If I could go back and talk to my younger self, I would tell myself to start saving some of the money I was making from work. I’ve mentioned before that I was a hard worker when I was younger, but I was never diligent when it came to saving. I just never learned the lesson.
Looking back, I think my father might have influenced my decision. I grew up with the idea that if you have money, it was meant to be spent. My father had the same philosophy. He was always a spender. He bought houses, cars, gadgets–you name it. If you didn’t have money, you could always get a loan or put things on credit.
Saving money was a very difficult concept to grasp. My allowance when I was younger was all spent on lunch. I remember my younger brothers saving their allowance so that they could buy video games. Meanwhile, I spent most of my money buying something useless every day. It never occurred to me to set aside some money. Yes, I didn’t like asking my parents for money, but at least I knew I had the option if I wanted to. They were the Bank of Mom and Dad, after all. That was their job as parents.
Even when I was old enough to legally earn a paycheck, I spent all the money I had worked for. When I was in high school, I focused primarily on my studies so I only worked during the summer. Whatever money I earned, I kept it but it was to be spent during the year. In the end, I usually had nothing to show for the work. I was always at zero.
I started working in earnest when I was in college. I was actually making really good money. During the four years I was in college, I probably earned about $10,000. Again, I had nothing to show for it. I took out student loans, but it never occurred to me to pay off my loans with the money I had earned part-time. I was going to deal with the loans only after I had graduated from college.
So what did I do with that money?
I spent it all buying stupid things. Yes, things. Stuff that to this day still clutter my parents’ home in the US even though I now live in Japan. In hindsight, it really is all garbage.
And when you’re young, you just want to spend time with your buddies. So I went out and had fun with my friends, shopping, going places, and having meals together. Looking back, I could cry at the amount of money I could have invested.
Unsurprisingly, this pattern continued even after I graduated from college and got my first full-time job. I never really saved money or saw the need for it. Again, I finally had money all to myself and I was just ready to blow it all. After all, I earned it all. Money was meant to be spent, not saved.
I think I never really understood why people need to save money. I didn’t think the reasons applied to me at all. I was young and healthy so there was no need for me to save for medical emergencies. I was in Japan, on a permanent vacation. Even though I hate the term, I was YOLO! all the way. I needed to explore so that meant money had to be spent. I didn’t know anything about investments. Besides, the stock market was for rich people who had money to gamble. I wasn’t going to buy a house yet. After working in Japan, I was going to go back to the US and live with my parents temporarily until I found another job.
At least I was sending money back to my mom so I could make the minimum payments to my undergraduate student loans. See, I was having fun, but I was still being a responsible adult.
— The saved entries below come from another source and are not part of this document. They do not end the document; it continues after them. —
`src/hdl/multiFifoPkg.sv`:
```
// Shared multi-FIFO package
// Sizes and payload types used by every block of the shared multi-FIFO
// and by its testbench. Four logical FIFOs share one flop-based store.
package multiFifoPkg;

  // Number of logical FIFOs that share the store
  localparam int NumFifos = 4;

  // Number of entries in the shared data store
  localparam int Depth = 16;

  // Width of one payload word
  localparam int DataWidth = 16;

  // Address width of the shared store, log2 of Depth
  localparam int AddrWidth = 4;

  // Width of a logical FIFO index, log2 of NumFifos
  localparam int FifoIdWidth = 2;

  // Counts must reach Depth itself, so one bit wider than an address
  localparam int CountWidth = 5;

  // One payload word as pushed and popped
  typedef logic [DataWidth-1:0] dataT;

  // An address into the data store or the pointer store
  typedef logic [AddrWidth-1:0] addrT;

  // Index of a logical FIFO
  typedef logic [FifoIdWidth-1:0] fifoIdT;

  // Occupancy or credit count, 0 up to Depth
  typedef logic [CountWidth-1:0] countT;

endpackage : multiFifoPkg
```
`src/hdl/sharedMultiFifo.sv`:
```
// Shared dynamic multi-FIFO
// Four logical FIFOs share one flop store whose entries are handed out
// on demand. Pushes use a valid/credit interface with a FIFO index, and
// each logical FIFO pops through its own ready/valid port.
module sharedMultiFifo
  import multiFifoPkg::*;
(
  input  logic                clk,
  input  logic                rst,

  // Push side
  input  logic                pushSenderInReset,
  output logic                pushReceiverInReset,
  input  logic                pushCreditStall,
  output logic                pushCredit,
  input  logic                pushValid,
  input  dataT                pushData,
  input  fifoIdT              pushFifoId,

  // Pop side
  output logic [NumFifos-1:0] popValid,
  input  logic [NumFifos-1:0] popReady,
  output dataT [NumFifos-1:0] popData,
  output logic [NumFifos-1:0] popEmpty
);

  // Either side in reset resets the whole receiver
  logic eitherRst;
  assign eitherRst = rst || pushSenderInReset;

  // Internal connections
  logic                allocValid;
  addrT                allocAddr;
  logic                deallocValid;
  addrT                deallocAddr;
  logic [NumFifos-1:0] listNonEmpty;
  addrT [NumFifos-1:0] listHead;
  logic                removeValid;
  fifoIdT              removeFifoId;
  addrT                dataRdAddr;
  dataT                dataRdData;
  logic                ptrWrValid;
  addrT                ptrWrAddr;
  addrT                ptrWrData;
  addrT                ptrRdAddr;
  addrT                ptrRdData;

  // Every accepted push takes one store entry
  assign allocValid = pushValid;

  // Payload store, written at the address taken from the free list
  flopRam #(.payloadT(dataT)) dataRam_inst (
    .clk, .wrValid(pushValid), .wrAddr(allocAddr), .wrData(pushData),
    .rdAddr(dataRdAddr), .rdData(dataRdData)
  );

  // Link store, one next-entry address per store entry
  flopRam #(.payloadT(addrT)) ptrRam_inst (
    .clk, .wrValid(ptrWrValid), .wrAddr(ptrWrAddr), .wrData(ptrWrData),
    .rdAddr(ptrRdAddr), .rdData(ptrRdData)
  );

  freeList freeList_inst (
    .clk, .rst(eitherRst), .allocValid, .allocAddr, .deallocValid, .deallocAddr
  );

  creditReturn creditReturn_inst (
    .clk, .rst(eitherRst), .deallocValid, .pushCreditStall, .pushCredit,
    .pushReceiverInReset
  );

  listCtrl listCtrl_inst (
    .clk, .rst(eitherRst), .pushValid, .pushFifoId, .allocAddr, .removeValid,
    .removeFifoId, .listNonEmpty, .listHead, .ptrWrValid, .ptrWrAddr, .ptrWrData,
    .ptrRdAddr, .ptrRdData
  );

  popStager popStager_inst (
    .clk, .rst(eitherRst), .listNonEmpty, .listHead, .removeValid, .removeFifoId,
    .dataRdAddr, .dataRdData, .deallocValid, .deallocAddr, .popValid, .popReady,
    .popData, .popEmpty
  );

endmodule : sharedMultiFifo

```
`src/hdl/popStager.sv`:
```
// Pop staging and refill arbiter
// Each logical FIFO owns a one-entry staging register that drives its
// ready/valid pop port. A round-robin arbiter picks at most one FIFO per
// cycle to refill from the shared store, and the drained store address
// goes back to the free list at the same edge.
module popStager
  import multiFifoPkg::*;
(
  input  logic                clk,
  input  logic                rst,

  // List status from the list controller
  input  logic [NumFifos-1:0] listNonEmpty,
  input  addrT [NumFifos-1:0] listHead,

  // Remove request back to the list controller
  output logic                removeValid,
  output fifoIdT              removeFifoId,

  // Data store read port
  output addrT                dataRdAddr,
  input  dataT                dataRdData,

  // Freed address for the free list and the credit counter
  output logic                deallocValid,
  output addrT                deallocAddr,

  // Pop ports, one per logical FIFO
  output logic [NumFifos-1:0] popValid,
  input  logic [NumFifos-1:0] popReady,
  output dataT [NumFifos-1:0] popData,
  output logic [NumFifos-1:0] popEmpty
);

  // Staging registers
  logic [NumFifos-1:0] stageValid;
  dataT [NumFifos-1:0] stageData;

  // Arbitration state
  fifoIdT              rrPtr;
  fifoIdT              candidate;
  fifoIdT              grantId;
  logic                grantFound;
  logic [NumFifos-1:0] eligible;
  logic [NumFifos-1:0] popFire;

  // A FIFO can take a refill when its stage is free or drains this cycle
  assign popFire  = stageValid & popReady;
  assign eligible = listNonEmpty & (~stageValid | popReady);

  // Search from the round-robin pointer upward, wrapping around
  always_comb begin
    grantFound = 1'b0;
    grantId    = rrPtr;
    candidate  = rrPtr;
    for (int k = 0; k < NumFifos; k++) begin
      candidate = rrPtr + fifoIdT'(k);
      if (!grantFound && eligible[candidate]) begin
        grantFound = 1'b1;
        grantId    = candidate;
      end
    end
  end

  assign removeValid  = grantFound;
  assign removeFifoId = grantId;

  // The winner's head address feeds the data store and the free list
  assign dataRdAddr   = listHead[grantId];
  assign deallocValid = grantFound;
  assign deallocAddr  = listHead[grantId];

  // The FIFO after the winner gets first pick next time
  always_ff @(posedge clk) begin
    if (rst) begin
      rrPtr      <= '0;
      stageValid <= '0;
    end else begin
      if (grantFound) begin
        rrPtr <= grantId + fifoIdT'(1);
      end
      for (int i = 0; i < NumFifos; i++) begin
        if (grantFound && grantId == fifoIdT'(i)) begin
          stageValid[i] <= 1'b1;
        end else if (popFire[i]) begin
          stageValid[i] <= 1'b0;
        end
      end
    end
  end

  // Payload only loads on a refill of that FIFO
  always_ff @(posedge clk) begin
    for (int i = 0; i < NumFifos; i++) begin
      if (grantFound && grantId == fifoIdT'(i)) begin
        stageData[i] <= dataRdData;
      end
    end
  end

  assign popValid = stageValid;
  assign popData  = stageData;

  // Empty means nothing staged and nothing waiting in the store
  assign popEmpty = ~stageValid & ~listNonEmpty;

endmodule : popStager

```
`src/hdl/listCtrl.sv`:
```
// Linked list controller
// Keeps head, tail and occupancy for each logical FIFO. A push appends
// its store address to the list of its FIFO by linking it behind the old
// tail in the pointer store. A refill removes the head and follows the
// link to find the next head.
module listCtrl
  import multiFifoPkg::*;
(
  input  logic                  clk,
  input  logic                  rst,

  // Append side, driven by the push interface and the free list
  input  logic                  pushValid,
  input  fifoIdT                pushFifoId,
  input  addrT                  allocAddr,

  // Remove side, driven by the refill arbiter
  input  logic                  removeValid,
  input  fifoIdT                removeFifoId,

  // List status for the refill arbiter
  output logic [NumFifos-1:0]   listNonEmpty,
  output addrT [NumFifos-1:0]   listHead,

  // Pointer store access
  output logic                  ptrWrValid,
  output addrT                  ptrWrAddr,
  output addrT                  ptrWrData,
  output addrT                  ptrRdAddr,
  input  addrT                  ptrRdData
);

  // Per-FIFO list state
  addrT  headAddr  [NumFifos];
  addrT  tailAddr  [NumFifos];
  countT listCount [NumFifos];

  // Decoded append and remove strobes, one bit per FIFO
  logic [NumFifos-1:0] appendHit;
  logic [NumFifos-1:0] removeHit;

  always_comb begin
    for (int i = 0; i < NumFifos; i++) begin
      appendHit[i]    = pushValid && (pushFifoId == fifoIdT'(i));
      removeHit[i]    = removeValid && (removeFifoId == fifoIdT'(i));
      listNonEmpty[i] = listCount[i] != '0;
      listHead[i]     = headAddr[i];
    end
  end

  // Link the new entry behind the old tail, only when there is a tail
  assign ptrWrValid = pushValid && (listCount[pushFifoId] != '0);
  assign ptrWrAddr  = tailAddr[pushFifoId];
  assign ptrWrData  = allocAddr;

  // The link of the head being removed names the next head
  assign ptrRdAddr  = headAddr[removeFifoId];

  // Occupancy is the only state that must be valid out of reset
  always_ff @(posedge clk) begin
    if (rst) begin
      for (int i = 0; i < NumFifos; i++) begin
        listCount[i] <= '0;
      end
    end else begin
      for (int i = 0; i < NumFifos; i++) begin
        listCount[i] <= listCount[i] + countT'(appendHit[i]) - countT'(removeHit[i]);
      end
    end
  end

  // Head and tail only carry meaning while the count is non-zero
  always_ff @(posedge clk) begin
    for (int i = 0; i < NumFifos; i++) begin
      if (appendHit[i]) begin
        tailAddr[i] <= allocAddr;
      end
      if (removeHit[i]) begin
        // Removing the last entry while a new one arrives hands the new
        // entry straight over as the head, since its link is not written
        if (listCount[i] == countT'(1) && appendHit[i]) begin
          headAddr[i] <= allocAddr;
        end else begin
          headAddr[i] <= ptrRdData;
        end
      end else if (appendHit[i] && listCount[i] == '0) begin
        headAddr[i] <= allocAddr;
      end
    end
  end

  // The arbiter must only pick lists that hold an entry
  assert property (@(posedge clk) disable iff (rst)
    removeValid |-> listCount[removeFifoId] != '0);

endmodule : listCtrl

```
`src/hdl/creditReturn.sv`:
```
// Push credit return
// Receiver side of the valid/credit push interface. Keeps the number of
// credits owed to the sender, starting at Depth after reset, and sends
// them back one per cycle while the stall input is low.
module creditReturn
  import multiFifoPkg::*;
(
  input  logic clk,
  input  logic rst,

  // One pulse per entry freed in the shared store
  input  logic deallocValid,

  // Sender side of the credit loop
  input  logic pushCreditStall,
  output logic pushCredit,
  output logic pushReceiverInReset
);

  // Credits owed to the sender and not yet returned
  countT owedCount;

  // Freed entries are counted one cycle late, which keeps the credit
  // from rising in the same cycle as the refill
  logic  deallocSeen;

  // A credit goes out whenever one is owed, unless stalled or the sender
  // may still be ignoring credits because we were just in reset
  assign pushCredit = (owedCount != '0) && !pushCreditStall && !pushReceiverInReset;

  always_ff @(posedge clk) begin
    if (rst) begin
      owedCount           <= countT'(Depth);
      deallocSeen         <= 1'b0;
      pushReceiverInReset <= 1'b1;
    end else begin
      owedCount           <= owedCount + countT'(deallocSeen) - countT'(pushCredit);
      deallocSeen         <= deallocValid;
      pushReceiverInReset <= 1'b0;
    end
  end

  // Sender credits, owed credits and occupied entries always add up to
  // Depth, so the owed count cannot pass it
  assert property (@(posedge clk) disable iff (rst) owedCount <= countT'(Depth));

endmodule : creditReturn

```
`src/hdl/freeList.sv`:
```
// Free address list
// Circular buffer of store addresses that are not held by any logical
// FIFO. Reset fills it with every address. A push takes the address at
// the head, and a refill gives the drained address back at the tail.
module freeList
  import multiFifoPkg::*;
(
  input  logic clk,
  input  logic rst,

  // Allocation, the head address is consumed on allocValid
  input  logic allocValid,
  output addrT allocAddr,

  // Deallocation, the address is appended at the tail
  input  logic deallocValid,
  input  addrT deallocAddr
);

  // Address buffer and its pointers
  addrT  addrBuf [Depth];
  addrT  rdPtr;
  addrT  wrPtr;

  // Number of free addresses currently held
  countT freeCount;

  // The next address to hand out is always at the read pointer
  assign allocAddr = addrBuf[rdPtr];

  // Pointers wrap naturally because Depth is a power of two
  always_ff @(posedge clk) begin
    if (rst) begin
      // Every address starts out free, in ascending order
      for (int i = 0; i < Depth; i++) begin
        addrBuf[i] <= addrT'(i);
      end
      rdPtr     <= '0;
      wrPtr     <= '0;
      freeCount <= countT'(Depth);
    end else begin
      if (allocValid) begin
        rdPtr <= rdPtr + addrT'(1);
      end
      if (deallocValid) begin
        addrBuf[wrPtr] <= deallocAddr;
        wrPtr          <= wrPtr + addrT'(1);
      end
      freeCount <= freeCount + countT'(deallocValid) - countT'(allocValid);
    end
  end

  // The sender never holds more credits than free entries, so a push
  // always finds an address here
  assert property (@(posedge clk) disable iff (rst) allocValid |-> freeCount != '0);

  // Only addresses that were handed out can come back
  assert property (@(posedge clk) disable iff (rst)
    deallocValid |-> freeCount != countT'(Depth));

endmodule : freeList

```
`src/hdl/flopRam.sv`:
```
// Flop RAM
// Depth words of flops with one write port and one combinational read
// port. The stored word type is chosen by a type parameter, so the same
// block holds both the payload store and the link store.
module flopRam
  import multiFifoPkg::*;
#(
  // Word type held in each entry
  parameter type payloadT = dataT
) (
  input  logic    clk,

  // Write port, takes effect at the clock edge
  input  logic    wrValid,
  input  addrT    wrAddr,
  input  payloadT wrData,

  // Read port, data follows the address in the same cycle
  input  addrT    rdAddr,
  output payloadT rdData
);

  // Storage array, one word per store address
  payloadT mem [Depth];

  // A write lands at the edge and is visible to reads in the next cycle
  always_ff @(posedge clk) begin
    if (wrValid) begin
      mem[wrAddr] <= wrData;
    end
  end

  // Zero-latency read, the address decode is a plain mux
  assign rdData = mem[rdAddr];

endmodule : flopRam

```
This still bugs me, though. If I was mature enough to understand that loans needed to be paid back, why did the idea of saving money elude me?!
I really think back to my father and his attitude about money. It has been such a powerful factor in the way I also looked and approached money when I was growing up. Since he never saved his money, I never heard anything good about it. I never heard why I should do it. Even to this day, my father does not have a retirement account. He is living off his Social Security benefits only.
It wasn’t until later in my thirties that I finally understood the security of having savings. If you have money in the bank, you have choices and options. You also have peace of mind. Having significant savings allows you to weather problems that come your way.
My maturity also finally caught up with my mortality. I realized I wasn’t going to be young anymore so I had to worry about my future, you know, when I’m older. I realized that maybe investing for my future was a lofty goal and my own responsibility.
As my savings grew, so did my confidence in myself. This whole personal finance thing was a lot easier than I thought. I just needed to boost my income, so I did, and hustled my way through. I was able to pay off my loans and save money at the same time. If I can do that, I can do anything. Saving wasn’t really that hard anymore.
I also finally found pleasure in watching my money grow. Every time I put money in the bank, the closer I got to reaching a very important goal: financial freedom. I eventually came to understand that saving money was a way to live a life that I want. If I wasn’t a slave to my paycheck, I would have more time and freedom to work on the things that I really want to do. If I could cure myself of consumerism, I would have more money to grow.
So now, I am able to fully understand why people save. I’ve learned to undo some of the bad habits of immediately spending money. I’ve come to appreciate the blood, sweat, and tears it took from me to earn that paycheck.
After a lifetime of being an irresponsible spendthrift, I’ve become a saver. I am so proud to admit that.